## Task item
In the entries below, find each line with the string "else" and copy it.

## Material to process

$ cat src/hdl/dot_pkg.sv
package dot_pkg;

    // fixed-point format of operands and results.
    localparam int q_bits = 10;

    // entries in each queue.
    localparam int fifo_depth = 8;

    // register word index, taken from adr[5:2].
    localparam logic [3:0] reg_x0     = 4'd0;
    localparam logic [3:0] reg_x1     = 4'd1;
    localparam logic [3:0] reg_x2     = 4'd2;
    localparam logic [3:0] reg_y0     = 4'd3;
    localparam logic [3:0] reg_y1     = 4'd4;
    localparam logic [3:0] reg_y2     = 4'd5;
    localparam logic [3:0] reg_push   = 4'd6;
    localparam logic [3:0] reg_status = 4'd7;
    localparam logic [3:0] reg_result = 4'd8;

    // bit positions in the status word.
    localparam int st_in_full   = 0;
    localparam int st_out_empty = 1;
    localparam int st_overflow  = 2;

    // one operand vector.
    typedef struct packed {
        logic signed [31:0] e2;
        logic signed [31:0] e1;
        logic signed [31:0] e0;
    } vec3_t;

    // payload of the input queue.
    typedef struct packed {
        vec3_t x;
        vec3_t y;
    } vec_pair_t;

    // wishbone classic request from host to slave.
    typedef struct packed {
        logic        cyc;
        logic        stb;
        logic        we;
        logic [5:0]  adr;
        logic [31:0] dat_w;
        logic [3:0]  sel;
    } wb_req_t;

    // wishbone classic response from slave to host.
    typedef struct packed {
        logic        ack;
        logic [31:0] dat_r;
    } wb_rsp_t;

endpackage
--- src/hdl/dot_pkg.sv ---
package dot_pkg;

    // fixed-point format of operands and results.
    localparam int q_bits = 10;

    // entries in each queue.
    localparam int fifo_depth = 8;

    // register word index, taken from adr[5:2].
    localparam logic [3:0] reg_x0     = 4'd0;
    localparam logic [3:0] reg_x1     = 4'd1;
    localparam logic [3:0] reg_x2     = 4'd2;
    localparam logic [3:0] reg_y0     = 4'd3;
    localparam logic [3:0] reg_y1     = 4'd4;
    localparam logic [3:0] reg_y2     = 4'd5;
    localparam logic [3:0] reg_push   = 4'd6;
    localparam logic [3:0] reg_status = 4'd7;
    localparam logic [3:0] reg_result = 4'd8;

    // bit positions in the status word.
    localparam int st_in_full   = 0;
    localparam int st_out_empty = 1;
    localparam int st_overflow  = 2;

    // one operand vector.
    typedef struct packed {
        logic signed [31:0] e2;
        logic signed [31:0] e1;
        logic signed [31:0] e0;
    } vec3_t;

    // payload of the input queue.
    typedef struct packed {
        vec3_t x;
        vec3_t y;
    } vec_pair_t;

    // wishbone classic request from host to slave.
    typedef struct packed {
        logic        cyc;
        logic        stb;
        logic        we;
        logic [5:0]  adr;
        logic [31:0] dat_w;
        logic [3:0]  sel;
    } wb_req_t;

    // wishbone classic response from slave to host.
    typedef struct packed {
        logic        ack;
        logic [31:0] dat_r;
    } wb_rsp_t;

endpackage

--- src/hdl/dot_regs.sv ---
`timescale 1ns/1ps

module dot_regs
    import dot_pkg::*;
(
    input  logic        clock,
    input  logic        reset,
    input  wb_req_t     wb_req,
    output wb_rsp_t     wb_rsp,
    output logic        push_valid,
    output vec_pair_t   push_pair,
    input  logic        in_full,
    input  logic [31:0] out_head,
    input  logic        out_empty,
    output logic        out_rd_en
);

    logic        ack;
    logic [3:0]  word;
    logic        wr_cycle;
    logic        rd_cycle;
    logic        push_hit;
    logic        overflow;
    logic [31:0] status;
    logic [31:0] rd_data;
    vec3_t       x_reg;
    vec3_t       y_reg;

    // one ack per request and never two back to back.
    always_ff @(posedge clock or posedge reset) begin
        if (reset) begin
            ack <= 1'b0;
        end else begin
            ack <= wb_req.cyc && wb_req.stb && !ack;
        end
    end

    // the host holds its request through the ack cycle.
    assign word     = wb_req.adr[5:2];
    assign wr_cycle = ack && wb_req.we;
    assign rd_cycle = ack && !wb_req.we;
    assign push_hit = wr_cycle && (word == reg_push);

    assign push_valid = push_hit && !in_full;
    assign out_rd_en  = rd_cycle && (word == reg_result) && !out_empty;

    assign push_pair.x = x_reg;
    assign push_pair.y = y_reg;

    always_ff @(posedge clock or posedge reset) begin
        if (reset) begin
            x_reg <= '0;
            y_reg <= '0;
        end else if (wr_cycle) begin
            case (word)
                reg_x0:  x_reg.e0 <= wb_req.dat_w;
                reg_x1:  x_reg.e1 <= wb_req.dat_w;
                reg_x2:  x_reg.e2 <= wb_req.dat_w;
                reg_y0:  y_reg.e0 <= wb_req.dat_w;
                reg_y1:  y_reg.e1 <= wb_req.dat_w;
                reg_y2:  y_reg.e2 <= wb_req.dat_w;
                default: ;
            endcase
        end
    end

    // sticky until the host writes a one to clear it.
    always_ff @(posedge clock or posedge reset) begin
        if (reset) begin
            overflow <= 1'b0;
        end else if (push_hit && in_full) begin
            overflow <= 1'b1;
        end else if (wr_cycle && (word == reg_status) && wb_req.dat_w[st_overflow]) begin
            overflow <= 1'b0;
        end
    end

    always_comb begin
        status               = '0;
        status[st_in_full]   = in_full;
        status[st_out_empty] = out_empty;
        status[st_overflow]  = overflow;
    end

    always_comb begin
        case (word)
            reg_x0:     rd_data = x_reg.e0;
            reg_x1:     rd_data = x_reg.e1;
            reg_x2:     rd_data = x_reg.e2;
            reg_y0:     rd_data = y_reg.e0;
            reg_y1:     rd_data = y_reg.e1;
            reg_y2:     rd_data = y_reg.e2;
            reg_status: rd_data = status;
            reg_result: rd_data = out_empty ? '0 : out_head;
            default:    rd_data = '0;
        endcase
    end

    assign wb_rsp.ack   = ack;
    assign wb_rsp.dat_r = rd_data;

    a_single_ack: assert property (@(posedge clock) disable iff (reset) ack |=> !ack)
        else $error("ack held for two cycles");

endmodule

--- config.mk ---
export PLATFORM = sky130hd
export DESIGN_NAME = dot_regs
export DESIGN_NICKNAME = d
export VERILOG_FILES = /design/src/hdl/dot_pkg.sv /design/src/hdl/dot_regs.sv
export SDC_FILE = /design/constraint.sdc
export NUM_CORES = 1
export LEC_CHECK = 0
export BUFFER_PORTS_ARGS = -buffer_cell sky130_fd_sc_hd__buf_2
export CORE_ASPECT_RATIO = 1.75
export CORE_UTILIZATION = 46
export DETAILED_ROUTE_END_ITERATION = 8
export PLACE_DENSITY = 0.77
export REMOVE_ABC_BUFFERS = 1
export SETUP_SLACK_MARGIN = 0.2
export SLEW_MARGIN = 5
export SYNTH_ARGS = -nofsm -noshare
export SYNTH_HDL_FRONTEND = slang
export SYNTH_SLANG_ARGS = --single-unit
--- constraint.sdc ---
create_clock -name clock -period 6.1 [get_ports clock]
set_input_delay 1.22 -clock clock [delete_from_list [all_inputs] [get_ports clock]]
set_output_delay 1.22 -clock clock [all_outputs]
set_load 0.02 [all_outputs]
# Word-level counts from Yosys, hierarchy flattened
# Index checks and enable logic that the tools add are counted.
dict set report totals {
  register_bits 194
  word_cells 43
}
dict set report classes {
  eq_ne 8
  n_mux 4
  n_reduce_logical 23
}
# op count
set ops {}
lappend ops {{$pmux W32 S8} 1}
lappend ops {{$mux W32} 1}
lappend ops {{$eq A4 B3 Y1 const B} 4}
lappend ops {{$reduce_and A2 Y1} 6}
lappend ops {{$logic_and A1 B1 Y1} 11}
lappend ops {{$eq A4 B2 Y1 const B} 2}
lappend ops {{$eq A4 B1 Y1 const B} 1}
lappend ops {{$eq A4 B4 Y1 const B} 1}
lappend ops {{$logic_not A1 Y1} 4}
lappend ops {{$logic_not A4 Y1} 1}
lappend ops {{$mux W1} 2}
lappend ops {{$reduce_bool A2 Y1} 1}

# Longest topological paths before layout
# Gate-level depths: netlist of run 1.
dict set report depth {
  word_depth 5
  depth_mapped 6
  depth_no_buf 3
}

# Least setup slack after synthesis of run 1
# No wires, ideal clock.
dict set report synth_path {
  path_type {input to output}
  from {in wb_req[39] in the netlist's numbering}
  to {out push_valid}
  t_arrival_ns 2.492
  required_time_ns 4.880
  setup_slack_ns 2.388
  stages 4
  n_path_buf 3
  path_cell_list {buf_2 > buf_4 > buf_2 > nor4b_1}
}
dict set report synth_via {
  elab_chain_cells 3
}
# element line
set synth_lines {}
lappend synth_lines {{start, declared} dot_regs.sv:8} ;# input wb_req_t wb_req,
lappend synth_lines {{$eq A4 B3 Y1} dot_regs.sv:42} ;# assign push_hit = wr_cycle && (word == reg_push);
lappend synth_lines {{$logic_and A1 B1 Y1} dot_regs.sv:42}
lappend synth_lines {{$logic_and A1 B1 Y1} dot_regs.sv:44} ;# assign push_valid = push_hit && !in_full;
lappend synth_lines {{end, declared} dot_regs.sv:10} ;# output logic push_valid,
# No other way between the ends.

## Exercise output
        end else begin
        end else if (wr_cycle) begin
        end else if (push_hit && in_full) begin
        end else if (wr_cycle && (word == reg_status) && wb_req.dat_w[st_overflow]) begin
        else $error("ack held for two cycles");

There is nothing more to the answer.